▸ **TASK DESCRIPTION**
Retype the data exactly, so that every line matches the original.

▸ **GIVEN ENTRIES**
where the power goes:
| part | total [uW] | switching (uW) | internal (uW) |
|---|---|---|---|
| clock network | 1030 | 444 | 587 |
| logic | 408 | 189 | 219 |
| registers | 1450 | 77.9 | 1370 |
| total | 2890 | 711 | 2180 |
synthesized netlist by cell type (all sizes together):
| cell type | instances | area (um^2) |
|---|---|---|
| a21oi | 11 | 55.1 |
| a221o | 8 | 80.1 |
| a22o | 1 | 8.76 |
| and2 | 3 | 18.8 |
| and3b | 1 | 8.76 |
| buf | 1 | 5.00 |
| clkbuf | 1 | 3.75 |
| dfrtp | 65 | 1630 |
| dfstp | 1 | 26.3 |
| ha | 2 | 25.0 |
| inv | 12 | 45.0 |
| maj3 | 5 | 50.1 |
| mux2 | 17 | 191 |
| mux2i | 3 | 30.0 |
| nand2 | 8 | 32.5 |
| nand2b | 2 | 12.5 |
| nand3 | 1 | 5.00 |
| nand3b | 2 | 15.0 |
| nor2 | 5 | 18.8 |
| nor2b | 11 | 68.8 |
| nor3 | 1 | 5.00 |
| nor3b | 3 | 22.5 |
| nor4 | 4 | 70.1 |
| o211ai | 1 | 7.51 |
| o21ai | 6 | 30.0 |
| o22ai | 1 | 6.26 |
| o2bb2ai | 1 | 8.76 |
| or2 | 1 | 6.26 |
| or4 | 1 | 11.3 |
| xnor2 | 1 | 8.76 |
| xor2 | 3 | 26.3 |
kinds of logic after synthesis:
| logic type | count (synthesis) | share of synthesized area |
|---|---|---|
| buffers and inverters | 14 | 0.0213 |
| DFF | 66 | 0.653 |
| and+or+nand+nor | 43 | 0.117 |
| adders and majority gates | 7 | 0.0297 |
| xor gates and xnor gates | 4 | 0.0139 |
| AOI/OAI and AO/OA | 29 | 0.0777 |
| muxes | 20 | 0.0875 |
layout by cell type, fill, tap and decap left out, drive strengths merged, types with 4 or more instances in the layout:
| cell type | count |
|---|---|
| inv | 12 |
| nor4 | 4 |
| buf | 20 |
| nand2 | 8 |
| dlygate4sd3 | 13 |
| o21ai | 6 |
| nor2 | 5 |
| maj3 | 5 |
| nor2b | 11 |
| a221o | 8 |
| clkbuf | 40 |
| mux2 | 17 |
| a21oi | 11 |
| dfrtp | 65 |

▸ **WRITTEN RESPONSE**
where the power goes:
| part | total [uW] | switching (uW) | internal (uW) |
|---|---|---|---|
| clock network | 1030 | 444 | 587 |
| logic | 408 | 189 | 219 |
| registers | 1450 | 77.9 | 1370 |
| total | 2890 | 711 | 2180 |
synthesized netlist by cell type (all sizes together):
| cell type | instances | area (um^2) |
|---|---|---|
| a21oi | 11 | 55.1 |
| a221o | 8 | 80.1 |
| a22o | 1 | 8.76 |
| and2 | 3 | 18.8 |
| and3b | 1 | 8.76 |
| buf | 1 | 5.00 |
| clkbuf | 1 | 3.75 |
| dfrtp | 65 | 1630 |
| dfstp | 1 | 26.3 |
| ha | 2 | 25.0 |
| inv | 12 | 45.0 |
| maj3 | 5 | 50.1 |
| mux2 | 17 | 191 |
| mux2i | 3 | 30.0 |
| nand2 | 8 | 32.5 |
| nand2b | 2 | 12.5 |
| nand3 | 1 | 5.00 |
| nand3b | 2 | 15.0 |
| nor2 | 5 | 18.8 |
| nor2b | 11 | 68.8 |
| nor3 | 1 | 5.00 |
| nor3b | 3 | 22.5 |
| nor4 | 4 | 70.1 |
| o211ai | 1 | 7.51 |
| o21ai | 6 | 30.0 |
| o22ai | 1 | 6.26 |
| o2bb2ai | 1 | 8.76 |
| or2 | 1 | 6.26 |
| or4 | 1 | 11.3 |
| xnor2 | 1 | 8.76 |
| xor2 | 3 | 26.3 |
kinds of logic after synthesis:
| logic type | count (synthesis) | share of synthesized area |
|---|---|---|
| buffers and inverters | 14 | 0.0213 |
| DFF | 66 | 0.653 |
| and+or+nand+nor | 43 | 0.117 |
| adders and majority gates | 7 | 0.0297 |
| xor gates and xnor gates | 4 | 0.0139 |
| AOI/OAI and AO/OA | 29 | 0.0777 |
| muxes | 20 | 0.0875 |
layout by cell type, fill, tap and decap left out, drive strengths merged, types with 4 or more instances in the layout:
| cell type | count |
|---|---|
| inv | 12 |
| nor4 | 4 |
| buf | 20 |
| nand2 | 8 |
| dlygate4sd3 | 13 |
| o21ai | 6 |
| nor2 | 5 |
| maj3 | 5 |
| nor2b | 11 |
| a221o | 8 |
| clkbuf | 40 |
| mux2 | 17 |
| a21oi | 11 |
| dfrtp | 65 |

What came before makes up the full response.